Traveler Carly Phypers, who had just returned to Orange County from Ireland via Norwegian on Monday, said the reduction in service disappoints her because American tourists who take the daily Edinburgh flights and the twice-weekly Belfast flights might pass on the longer, more expensive options to get to those places. Those options would likely include flying out of a larger airport, paying for transportation to that airport, and paying considerably more for the airfare.

"It's kind of surprising, because I feel like it can cut a lot of tourism out, which brings in money," she said.

Norwegian's Director of Communications for its U.S. operations, Anders Lindstrom, told Spectrum News that Norwegian was expecting a one-third reduction in Scotland's air passenger duty, or "APD." The APD is a tax paid by passengers who fly out of airports and has become a point of contention among low-cost carriers like Norwegian.

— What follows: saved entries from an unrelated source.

### src/rtl/clock_time_core.sv
// Time-of-day core: DIV prescaler to a 1 Hz tick, BCD HH:MM:SS with set mode, registered 7-seg outputs.
// Build option: define TWELVE_HOUR_EN for a 12-hour display with the PM flag on DOT[0].
module clock_time_core #(
   parameter int DIV = 100_000_000
) (
   input  logic       CP_100MHz,
   input  logic       nCLR,
   input  logic       MODE_P,
   input  logic       INC_P,
   output logic [6:0] SEG7,
   output logic [6:0] SEG6,
   output logic [6:0] SEG5,
   output logic [6:0] SEG4,
   output logic [6:0] SEG3,
   output logic [6:0] SEG2,
   output logic [6:0] SEG1,
   output logic [6:0] SEG0,
   output logic [7:0] DOT,
   output logic       TICK
);
   localparam int PW = $clog2(DIV);
   localparam logic [PW-1:0] P_LAST = PW'(DIV - 1);
   localparam logic [PW-1:0] P_HALF = PW'(DIV / 2);
   localparam logic [6:0] C_ZERO  = 7'b100_0000;
   localparam logic [6:0] C_DASH  = 7'b011_1111;
   localparam logic [6:0] C_BLANK = 7'b111_1111;
`ifdef TWELVE_HOUR_EN
   localparam logic [6:0] RST_H1 = 7'b111_1001;
   localparam logic [6:0] RST_H0 = 7'b010_0100;
`else
   localparam logic [6:0] RST_H1 = C_ZERO;
   localparam logic [6:0] RST_H0 = C_ZERO;
`endif

   typedef enum logic [1:0] {S_RUN, S_SET_HR, S_SET_MIN, S_SET_SEC} state_t;

   state_t           r_state, w_state;
   logic [PW-1:0]    r_presc;
   logic [7:0]       r_hr, r_min, r_sec;
   logic [7:0]       w_hr, w_min, w_sec;
   logic [7:0][6:0]  r_seg, w_seg;
   logic [7:0]       r_dot, w_dot;
   logic             r_tick;
   logic             w_wrap, w_blank;
   logic [6:0]       w_h1, w_h0;

   function automatic logic [6:0] seg_code(input logic [3:0] d);
      case (d)
         4'd0: seg_code = 7'b100_0000;
         4'd1: seg_code = 7'b111_1001;
         4'd2: seg_code = 7'b010_0100;
         4'd3: seg_code = 7'b011_0000;
         4'd4: seg_code = 7'b001_1001;
         4'd5: seg_code = 7'b001_0010;
         4'd6: seg_code = 7'b000_0010;
         4'd7: seg_code = 7'b111_1000;
         4'd8: seg_code = 7'b000_0000;
         4'd9: seg_code = 7'b001_0000;
         default: seg_code = C_BLANK;
      endcase
   endfunction

   // BCD increment modulo 60 and modulo 24
   function automatic logic [7:0] inc59(input logic [7:0] v);
      if (v[3:0] != 4'd9)      inc59 = {v[7:4], v[3:0] + 4'd1};
      else if (v[7:4] != 4'd5) inc59 = {v[7:4] + 4'd1, 4'd0};
      else                     inc59 = 8'h00;
   endfunction

   function automatic logic [7:0] inc23(input logic [7:0] v);
      if (v == 8'h23)          inc23 = 8'h00;
      else if (v[3:0] == 4'd9) inc23 = {v[7:4] + 4'd1, 4'd0};
      else                     inc23 = {v[7:4], v[3:0] + 4'd1};
   endfunction

   assign w_wrap = (r_presc == P_LAST);

   always_comb begin
      w_state = r_state;
      w_hr    = r_hr;
      w_min   = r_min;
      w_sec   = r_sec;
      if (MODE_P) begin
         case (r_state)
            S_RUN:     w_state = S_SET_HR;
            S_SET_HR:  w_state = S_SET_MIN;
            S_SET_MIN: w_state = S_SET_SEC;
            default:   w_state = S_RUN;
         endcase
      end
      // A wrap in the RUN cycle that also carries MODE_P still counts
      case (r_state)
         S_RUN: if (w_wrap) begin
            w_sec = inc59(r_sec);
            if (r_sec == 8'h59) begin
               w_min = inc59(r_min);
               if (r_min == 8'h59) w_hr = inc23(r_hr);
            end
         end
         S_SET_HR:  if (INC_P && !MODE_P) w_hr  = inc23(r_hr);
         S_SET_MIN: if (INC_P && !MODE_P) w_min = inc59(r_min);
         default:   if (INC_P && !MODE_P) w_sec = 8'h00;
      endcase
   end

`ifdef TWELVE_HOUR_EN
   logic [4:0] w_hbin;
   logic [3:0] w_hdisp, w_hlo;
   always_comb begin
      w_hbin = 5'(r_hr[7:4]) * 5'd10 + 5'(r_hr[3:0]);
      if (w_hbin == 5'd0)       w_hdisp = 4'd12;
      else if (w_hbin > 5'd12)  w_hdisp = 4'(w_hbin - 5'd12);
      else                      w_hdisp = w_hbin[3:0];
      w_hlo = (w_hdisp >= 4'd10) ? w_hdisp - 4'd10 : w_hdisp;
      w_h1  = (w_hdisp >= 4'd10) ? seg_code(4'd1) : C_BLANK;
      w_h0  = seg_code(w_hlo);
      w_dot = {7'd0, (w_hbin >= 5'd12)};
   end
`else
   always_comb begin
      w_h1  = seg_code(r_hr[7:4]);
      w_h0  = seg_code(r_hr[3:0]);
      w_dot = 8'h00;
   end
`endif

   always_comb begin
      w_blank  = (r_state != S_RUN) && (r_presc >= P_HALF);
      w_seg[7] = (w_blank && r_state == S_SET_HR)  ? C_BLANK : w_h1;
      w_seg[6] = (w_blank && r_state == S_SET_HR)  ? C_BLANK : w_h0;
      w_seg[5] = C_DASH;
      w_seg[4] = (w_blank && r_state == S_SET_MIN) ? C_BLANK : seg_code(r_min[7:4]);
      w_seg[3] = (w_blank && r_state == S_SET_MIN) ? C_BLANK : seg_code(r_min[3:0]);
      w_seg[2] = C_DASH;
      w_seg[1] = (w_blank && r_state == S_SET_SEC) ? C_BLANK : seg_code(r_sec[7:4]);
      w_seg[0] = (w_blank && r_state == S_SET_SEC) ? C_BLANK : seg_code(r_sec[3:0]);
   end

   always_ff @(posedge CP_100MHz or negedge nCLR) begin
      if (!nCLR) begin
         r_state <= S_RUN;
         r_presc <= '0;
         r_hr    <= 8'h00;
         r_min   <= 8'h00;
         r_sec   <= 8'h00;
         r_tick  <= 1'b0;
         r_dot   <= 8'h00;
         r_seg   <= {RST_H1, RST_H0, C_DASH, C_ZERO, C_ZERO, C_DASH, C_ZERO, C_ZERO};
      end else begin
         r_state <= w_state;
         // Leaving SET_SEC restarts the second so counting resumes a full second later
         if (w_wrap || (r_state == S_SET_SEC && MODE_P)) r_presc <= '0;
         else                                           r_presc <= r_presc + 1'b1;
         r_hr    <= w_hr;
         r_min   <= w_min;
         r_sec   <= w_sec;
         r_tick  <= w_wrap;
         r_dot   <= w_dot;
         r_seg   <= w_seg;
      end
   end

   assign SEG7 = r_seg[7];
   assign SEG6 = r_seg[6];
   assign SEG5 = r_seg[5];
   assign SEG4 = r_seg[4];
   assign SEG3 = r_seg[3];
   assign SEG2 = r_seg[2];
   assign SEG1 = r_seg[1];
   assign SEG0 = r_seg[0];
   assign DOT  = r_dot;
   assign TICK = r_tick;

endmodule
### config.mk
export PLATFORM = sky130hd
export DESIGN_NAME = clock_time_core
export DESIGN_NICKNAME = d
export VERILOG_FILES = /design/src/rtl/clock_time_core.sv
export SDC_FILE = /design/constraint.sdc
export NUM_CORES = 1
export LEC_CHECK = 0
export CAP_MARGIN = 30
export CORE_ASPECT_RATIO = 0.6
export CORE_MARGIN = 3
export CORE_UTILIZATION = 57
export DETAILED_ROUTE_END_ITERATION = 12
export PLACE_DENSITY = 0.81
export SYNTH_ARGS = -nofsm -noshare
export SYNTH_HDL_FRONTEND = slang
export SYNTH_SLANG_ARGS = --single-unit
### constraint.sdc
create_clock -name CP_100MHz -period 2.9 [get_ports CP_100MHz]
set_input_delay 0.58 -clock CP_100MHz [delete_from_list [all_inputs] [get_ports CP_100MHz]]
set_output_delay 0.58 -clock CP_100MHz [all_outputs]
set_load 0.02 [all_outputs]
# --- Word level (Yosys, flattened, before mapping) ---
# Memories as Yosys holds them, arrays and structs flattened.
# Cells that the tools add are included.
totals:
  latchBits: 0
  word_cells: 90
  memories: 6
  in_bits: 4
  ff_bits: 96
  rom_bits: 672
  ram_bits: 0
  output_inout_bits: 65
mem_list:
  columns: ["name", "words", "width", "rd", "rd_ports_with_merged_regs", "write_ports", "line_no", "source"]
  rows:
  - ["(name not given)", 16, 7, 1, 0, 0, "48", "case (d)"]
  - ["(name not given)", 16, 7, 1, 0, 0, "48", null]
  - ["(name not given)", 16, 7, 1, 0, 0, "48", null]
  - ["(name not given)", 16, 7, 1, 0, 0, "48", null]
  - ["(name not given)", 16, 7, 1, 0, 0, "48", null]
  - ["(name not given)", 16, 7, 1, 0, 0, "48", null]
classes:
  bitwise_logic: 1
  eq_ne: 18
  div_mod_pow: 0
  mux: 26
  reduce_logical: 18
  addsub: 7
  n_shift: 0
  n_mul: 0
  magnitude_cmp: 1
ops:
  columns: ["op", "n"]
  rows:
  - ["$mux W8", 15]
  - ["$pmux W8 S2", 3]
  - ["$mux W7", 6]
  - ["$add A27 B1 Y27 const B", 1]
  - ["$eq A27 B27 Y1 const B", 1]
  - ["$ge A27 B26 Y1 const B", 1]
  - ["$mux W27", 1]
  - ["$add A4 B1 Y4 const B", 6]
  - ["$eq A8 B7 Y1 const B", 2]
  - ["$ne A2 B2 Y1 const B", 6]
  - ["$eq A8 B6 Y1 const B", 1]
  - ["$ne A4 B3 Y1 const B", 2]
  - ["$ne A4 B4 Y1 const B", 2]
  - ["$reduce_and A4 Y1", 2]
  - ["$reduce_bool A2 Y1", 4]
  - ["$logic_and A1 B1 Y1", 6]
  - ["$pmux W2 S3", 1]
  - ["$reduce_and A5 Y1", 1]
  - ["$eq A2 B2 Y1 const B", 2]
  - ["$eq A4 B4 Y1 const B", 1]
  - ["$reduce_and A3 Y1", 1]
  - ["$eq A2 B1 Y1 const B", 1]
  - ["$logic_not A2 Y1", 1]
  - ["$reduce_or A2 Y1", 1]
  - ["3 further kinds", 3]

# --- Depth between registers and ports, before layout ---
logic_depth:
  depth_word: 7
  depth_mapped: 8
  depth_no_buf: 7

# --- Worst setup path after synthesis ---
# No wires, ideal clock.
synth_path:
  kind: "reg2reg"
  from: "register r_presc[11]"
  to: "register r_min[4]"
  setup_ns: 0.125
  synth_period_minus_slack_ns: 2.195
  path_slack_ns: 0.705
  path_buffers: 0
  path_stages_with_launch: 6
  required_ns: 2.775
  arrival_time_ns: 2.070
  cell_sequence: "dfrtp_1 > or4_4 > nor4_4 > a31oi_4 > or3_4 > mux2_4"
synth_via:
  elab_chain_len: 3
synth_rtl:
  columns: ["element", "line_no", "source"]
  rows:
  - ["from (decl)", "38", "logic [PW-1:0] r_presc;"]
  - ["from (signal assigned)", "153", "else r_presc <= r_presc + 1'b1;"]
  - ["$eq A27 B27 Y1", "76", "assign w_wrap = (r_presc == P_LAST);"]
  - ["$ne A2 B2 Y1 (no source line)", null, null]
  - ["$reduce_and A4 Y1 (no source line)", null, null]
  - ["to (signal assigned)", "155", "r_min <= w_min;"]
  - ["to (decl)", "39", "logic [7:0] r_hr, r_min, r_sec;"]
# No other way between the ends.
# A chain may end at the register's enable or synchronous reset.

# --- Worst setup path in the final report ---
layout_path:
  from: "register r_sec[1]"
  to: "register r_hr[2]"
layout_via:
  elab_chain_len: 3
layout_rtl:
  columns: ["element", "line_no", "source"]
  rows:
  - ["from (decl)", "39", null]
  - ["from (signal assigned)", "156", "r_sec <= w_sec;"]
  - ["$eq A8 B7 Y1", "95", "if (r_sec == 8'h59) begin"]
  - ["$ne A2 B2 Y1 (no source line)", null, null]
  - ["$reduce_and A5 Y1 (no source line)", null, null]
  - ["to (signal assigned)", "154", "r_hr <= w_hr;"]
  - ["to (decl)", "39", null]
# No other way between the ends.

==> run metrics <==
status complete, no violations; R2R Path Start r_sec[1]; WS Path Type flip-flop to flip-flop; first-pass GRT wire length 21670 µm; GP Congestion approximately 0.95; first drt pass iteration count 6; Core ar. between 9000 and 10000 µm²; Hold Vio Cnt, Final 0; CP startpoint r_sec[1]; Placed Cells around 830; mapped cell area 5836 µm²; Worst Setup End Kind flip-flop; async set-reset flop share out of synthesis between 90% and 100%; Peak VDD IR approximately 0.66 mV; Initial Utilization 61.04%; Clock Path Buffers 2; Met2 Routed Length between 5000 and 6000 µm; DR iter-0 viols around 370; Cell Pwr Density roughly 1100 nW/µm²; drt drc 0; Root Buffer clkbuf_16; number of global-route vias before repair about 4500; sw power roughly 3 mW; antenna-violating nets left 0; FF-to-FF path depth 7; critical-path cell list inv_1 > ha_1 > nand3b_1 > nor4_1 > nand4_1 > a21boi_0 > mux2_2; Die X 136.6 µm; area grow syn2layout 14.11%; setup TNS 0 ns; fin crit share about 87%; required time worst endpoint about 3.1 ns; Max Cap Viol 0; Bufs and invs on worst path 1; via count 4898; Detail Placement HPWL between 8000 and 9000 µm; WP depth 7; Clock Skews 0.009558 ns; RSZ-0062 raised after global routing false; number of I/O pins a little under 70; met1 WL 6139 µm; Post-synth EDFFs 0; share of the synthesized area in the top cell type between 30 and 40%; routed wire length 12860 µm; TritonCTS clock tree done; Via density approximately 5.8; crit-path max FO 8; area leader, netlist dfrtp_1; # setup viols final 0; largest net degree at the start of global routing 52; slew margin rel. between 50% and 60%; share of total power in combinational logic about half; Syn Area/Cell ~8.5 µm²; Synth Instances ~690; Die ar. about 12000 µm²; r2r setup slk between 0.3 and 0.4 ns; Final nets 754; switch share between 40% and 50%; main area contributors after synthesis dfrtp_1 (39%), nor2_1 (8.9%), ha_1 (7.7%), a21oi_1 (6.1%), xnor2_1 (3.3%); ratio of cells with drive above 1 in the final layout between 6 and 7%; met3 routed WL just under 800 µm; CTS Hold Bufs 0; Post-CTS Setup Repair Bufs 0; Clk pwr share 19.8%; Synth Register Bits 96; WL per Instance roughly 15 µm; biggest cell delay along the critical path approximately 0.43 ns; CP top delay family simple AND/OR/NAND/NOR gates; Max H-tree Level 3; Post-synth top cells nor2_1 (139), dfrtp_1 (90), a21oi_1 (71); sequential share of power 31.6%; Max Freq 0.3943 GHz; initial antenna violation count 0; register area share after synthesis roughly two fifths; clk_lat worst skew ~0.34 ns; Critical Path End r_hr[2]; # clock sinks 96; ys flop type dfrtp_1; Distinct cells, synth 55; num rows 27; design internal power about 4.2 mW; worst hold path class primary input to asynchronous set/reset pin; min Tclk post-route between 2 and 3 ns; Top Metal Used met4; gr usage total 22.94%; antenna cells 0; Critical Path AT 2.77 ns; yosys warns 0; CTS resizes 0; Pleak approximately 3 nW; Hold WS about 0.24 ns; CTS Buf Count 9; Crit-path slowest cell dfrtp_1; Worst-Margin Slew between 0.6 and 0.7 ns; IO buf count between 40 and 50; reg-to-reg endpoint r_hr[2]; clock slew at reported path FFs around 0.070 ns; startpoint types flip-flop; Layout Cells excl Fill about 850; max-slew violation count 0; total congestion overflow 0; count leader, synth nor2_1; Die Ht 84.38 µm
==> worst register-to-register path: stages (launching register included) <==
cell      delay [ns]
dfrtp_1         0.43
inv_1           0.15
ha_1            0.19
nand3b_1        0.27
nor4_1          0.39
nand4_1         0.35
a21boi_0        0.30
mux2_2          0.35
==> layout by cell type (no fill, tap or decap), drive strengths merged, types with 2 or more instances in the layout <==
master and instances:
a21boi 3, a21oi 71, a22o 2, a22oi 7, a31oi 8, and2 3
and3 5, and4 5, buf 7, bufinv 4, clkbuf 11, clkdlybuf4s50 45
conb 22, dfrtp 90, dfstp 6, ha 36, inv 36, mux2 5
mux2i 6, nand2 40, nand2b 16, nand3 21, nand3b 4, nand4 10
nor2 139, nor2b 3, nor3 10, nor3b 3, nor4 9, o2111ai 2
o21ai 27, o221ai 5, o22ai 3, o2bb2ai 2, o41ai 3, or2 8
xnor2 22, xor2 7
==> through the flow <==
stage | util (%) | cell area (µm²) | setup WS (ns) | power [mW]
floorplan | - | 5911 | 0.7048 | 4.670
global placement | 65.87 | 6297 | 0.4021 | 5.556
detailed placement | 65.87 | 6297 | 0.3278 | 5.700
CTS | 69.65 | 6659 | 0.3926 | 7.167
global route | 69.65 | 6659 | 0.1252 | 7.762
finish | 69.65 | 6659 | 0.3640 | 7.182
==> sequential cells by signal, indices dropped and copies added, names as in the netlist <==
| name | count |
|---|---|
| r_sec | 8 |
| SEG4 | 7 |
| SEG0 | 7 |
| SEG3 | 7 |
| r_presc | 27 |
| r_hr | 8 |
| SEG7 | 7 |
| TICK | 1 |
| r_min | 8 |
| SEG6 | 7 |
| SEG1 | 7 |
| r_state | 2 |
==> routing by layer <==
metal  track usage (%)  up-vias
li1                  -     2345
met2             35.84      196
met4             5.398        0
met3             4.790       19
met5                 0        -
met1             32.87     2338
==> logic make-up (layout without fill, tap and decap cells) <==
group,Yosys count,after routing,synth area share [%]
AND/OR/NAND/NOR,279,279,22.45
buffers and inverters,90,104,7.418
adder cells (fa/ha/maj),36,36,7.719
flip-flops,96,96,41.30
AO/OA/AOI/OAI,142,142,14.58
multiplexers,11,11,2.058
XOR/XNOR,29,29,4.352
other,2,22,0.1287
==> power by group through the flow <==
stage | Sequential (mW) | Combinational [mW] | Clock, mW
after global placement | 2.25 | 3.30 | 0
after global routing | 2.35 | 3.91 | 1.51
after floorplan | 2.39 | 2.28 | 0
final | 2.27 | 3.49 | 1.42
after CTS | 2.26 | 3.47 | 1.44
after detailed placement | 2.28 | 3.42 | 0
==> worst min path at each step <==
stage	slack, ns	from	end	cells after the start
2_1_floorplan	0.28	nCLR	SEG0[0]	0
3_3_place_gp	0.50	r_presc[0]	r_presc[0]	1
3_5_place_dp	0.50	r_presc[0]	r_presc[0]	1
4_1_cts	0.27	nCLR	SEG7[4]	1
5_1_grt	0.28	nCLR	SEG7[4]	1
6_report	0.24	nCLR	SEG7[4]	1
==> cell type report <==
| cell class | instances | area [µm²] |
|---|---|---|
| Multi-Input combinational cell | 519 | 3074 |
| Sequential cell | 96 | 2410 |
| Fill cell | 730 | 2902 |
| Tap cell | 130 | 162.7 |
| Clock inverter | 5 | 128.9 |
| Clock buffer | 11 | 232.7 |
| Inverter | 36 | 135.1 |
| Timing Repair Buffer | 52 | 515.5 |
Note: power is estimated with default switching activity, not from simulation.
<file path="src/rtl/rtc_cal_pkg.sv">
// Shared types, BCD constants and digit helpers for the BCD calendar.
// Pure package: no state, no latency, no flow control.
package rtc_cal_pkg;

   typedef enum logic [1:0] {IDLE, CHECK, WAIT_DROP} load_state_t;

   localparam logic [7:0] M_JAN = 8'h01;
   localparam logic [7:0] M_FEB = 8'h02;
   localparam logic [7:0] M_MAR = 8'h03;
   localparam logic [7:0] M_APR = 8'h04;
   localparam logic [7:0] M_MAY = 8'h05;
   localparam logic [7:0] M_JUN = 8'h06;
   localparam logic [7:0] M_JUL = 8'h07;
   localparam logic [7:0] M_AUG = 8'h08;
   localparam logic [7:0] M_SEP = 8'h09;
   localparam logic [7:0] M_OCT = 8'h10;
   localparam logic [7:0] M_NOV = 8'h11;
   localparam logic [7:0] M_DEC = 8'h12;

   localparam logic [3:0] WD_MON = 4'd1;
   localparam logic [3:0] WD_TUE = 4'd2;
   localparam logic [3:0] WD_WED = 4'd3;
   localparam logic [3:0] WD_THU = 4'd4;
   localparam logic [3:0] WD_FRI = 4'd5;
   localparam logic [3:0] WD_SAT = 4'd6;
   localparam logic [3:0] WD_SUN = 4'd7;

   // Divisibility by 4 of a two-digit BCD value, read straight off the digits.
   function automatic logic bcd_div4(input logic [7:0] xy);
      if (!xy[4])
         return (xy[3:0] == 4'd0) || (xy[3:0] == 4'd4) || (xy[3:0] == 4'd8);
      return (xy[3:0] == 4'd2) || (xy[3:0] == 4'd6);
   endfunction

   function automatic logic bcd_ok8(input logic [7:0] v);
      return (v[7:4] <= 4'd9) && (v[3:0] <= 4'd9);
   endfunction

   function automatic logic [7:0] bcd_inc8(input logic [7:0] v);
      if (v[3:0] == 4'd9)
         return {v[7:4] + 4'd1, 4'd0};
      return v + 8'd1;
   endfunction

   function automatic logic [15:0] bcd_inc16(input logic [15:0] v);
      logic [15:0] r;
      logic        c;
      r = v;
      c = 1'b1;
      for (int i = 0; i < 4; i++) begin
         if (c) begin
            if (r[i*4 +: 4] == 4'd9) begin
               r[i*4 +: 4] = 4'd0;
            end else begin
               r[i*4 +: 4] = r[i*4 +: 4] + 4'd1;
               c = 1'b0;
            end
         end
      end
      return r;
   endfunction

endpackage

</file>
<file path="src/rtl/rtc_days_in_month.sv">
// Length of a BCD month in BCD days, Gregorian leap rule optional.
// Purely combinational, no flow control.
module rtc_days_in_month
   import rtc_cal_pkg::*;
(
   input  logic [7:0]  month,
   input  logic [15:0] year,
   input  logic        leap_en,
   output logic [7:0]  days
);

   logic leap;

   always_comb begin
      // Century years fall back to the high digits: 2000 is leap, 2100 is not.
      leap = (year[7:0] != 8'h00) ? bcd_div4(year[7:0]) : bcd_div4(year[15:8]);
      days = 8'h31;
      case (month)
         M_JAN, M_MAR, M_MAY, M_JUL, M_AUG, M_OCT, M_DEC: days = 8'h31;
         M_APR, M_JUN, M_SEP, M_NOV:                      days = 8'h30;
         M_FEB:  days = (leap_en && leap) ? 8'h29 : 8'h28;
         default: days = 8'h31;
      endcase
   end

endmodule

</file>
<file path="src/rtl/rtc_calendar_bcd.sv">
// BCD calendar advanced by day_tick (latency 1); loads via set_req held until set_ack.
// A valid load applied in CHECK wins over a coincident day_tick, which is dropped.
module rtc_calendar_bcd
   import rtc_cal_pkg::*;
#(
   parameter logic [15:0] YEAR_MIN      = 16'h2000,
   parameter logic [15:0] YEAR_MAX      = 16'h2099,
   parameter logic [3:0]  RESET_WEEKDAY = 4'd6,
   parameter bit          LEAP_EN       = 1'b1
) (
   input  logic        d_clk,
   input  logic        rst,
   input  logic        day_tick,
   input  logic        set_req,
   input  logic [7:0]  set_day,
   input  logic [7:0]  set_month,
   input  logic [15:0] set_year,
   input  logic [3:0]  set_weekday,
   output logic        set_ack,
   output logic        set_err,
   output logic [7:0]  real_day,
   output logic [7:0]  real_month,
   output logic [15:0] real_year,
   output logic [3:0]  real_weekday,
   output logic [35:0] full_cal,
   output logic        month_end,
   output logic        year_wrap
);

   load_state_t state;
   logic [7:0]  sh_day;
   logic [7:0]  sh_month;
   logic [15:0] sh_year;
   logic [3:0]  sh_weekday;
   logic [7:0]  live_dim;
   logic [7:0]  set_dim;
   logic        set_valid;

   rtc_days_in_month u_dim_live (
      .month   (real_month),
      .year    (real_year),
      .leap_en (LEAP_EN),
      .days    (live_dim)
   );

   rtc_days_in_month u_dim_set (
      .month   (sh_month),
      .year    (sh_year),
      .leap_en (LEAP_EN),
      .days    (set_dim)
   );

   // With every nibble a decimal digit, unsigned compares order BCD values correctly.
   always_comb begin
      set_valid = bcd_ok8(sh_day) && bcd_ok8(sh_month)
               && bcd_ok8(sh_year[15:8]) && bcd_ok8(sh_year[7:0])
               && (sh_month >= M_JAN) && (sh_month <= M_DEC)
               && (sh_day != 8'h00) && (sh_day <= set_dim)
               && (sh_weekday >= WD_MON) && (sh_weekday <= WD_SUN)
               && (sh_year >= YEAR_MIN) && (sh_year <= YEAR_MAX);
   end

   assign full_cal = {real_day, real_weekday, real_month, real_year};

   always_ff @(posedge d_clk) begin
      if (rst) begin
         state        <= IDLE;
         sh_day       <= 8'h01;
         sh_month     <= M_JAN;
         sh_year      <= YEAR_MIN;
         sh_weekday   <= RESET_WEEKDAY;
         real_day     <= 8'h01;
         real_month   <= M_JAN;
         real_year    <= YEAR_MIN;
         real_weekday <= RESET_WEEKDAY;
         set_ack      <= 1'b0;
         set_err      <= 1'b0;
         month_end    <= 1'b0;
         year_wrap    <= 1'b0;
      end else begin
         set_ack   <= 1'b0;
         set_err   <= 1'b0;
         month_end <= 1'b0;
         year_wrap <= 1'b0;

         case (state)
            IDLE: begin
               if (set_req) begin
                  sh_day     <= set_day;
                  sh_month   <= set_month;
                  sh_year    <= set_year;
                  sh_weekday <= set_weekday;
                  state      <= CHECK;
               end
            end
            CHECK: begin
               set_ack <= 1'b1;
               set_err <= !set_valid;
               state   <= WAIT_DROP;
            end
            WAIT_DROP: begin
               if (!set_req)
                  state <= IDLE;
            end
            default: state <= IDLE;
         endcase

         if ((state == CHECK) && set_valid) begin
            real_day     <= sh_day;
            real_month   <= sh_month;
            real_year    <= sh_year;
            real_weekday <= sh_weekday;
         end else if (day_tick) begin
            real_weekday <= (real_weekday == WD_SUN) ? WD_MON : real_weekday + 4'd1;
            if (real_day == live_dim) begin
               real_day  <= 8'h01;
               month_end <= 1'b1;
               if (real_month == M_DEC) begin
                  real_month <= M_JAN;
                  if (real_year == YEAR_MAX) begin
                     real_year <= YEAR_MIN;
                     year_wrap <= 1'b1;
                  end else begin
                     real_year <= bcd_inc16(real_year);
                  end
               end else begin
                  real_month <= bcd_inc8(real_month);
               end
            end else begin
               real_day <= bcd_inc8(real_day);
            end
         end
      end
   end

endmodule

</file>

The APD reduction would have made the price for return-flights comparable to the inbound flights from American airports such as Stewart, Lindstrom said. Flights to Edinburgh from Stewart start at $103.90.

That reduction Norwegian was expecting never happened, keeping the starting price (including taxes) for an Edinburgh-to-Stewart flight at $226, a price too high for Norwegian's low-cost model.

"It's not positive for customers and it's certainly not positive for the company," Lindstrom said when reached by telephone Monday morning. "It was common knowledge -- and a guarantee from the airport -- that they were looking into it, and they were going to reduce the air passenger taxes. Otherwise, we would have never gone forward and planned such an operation."

Lindstrom said service from Stewart to cities other than Edinburgh and Belfast is not changing, and that service to the Irish cities of Dublin and Shannon has been increased due to popularity of those flights.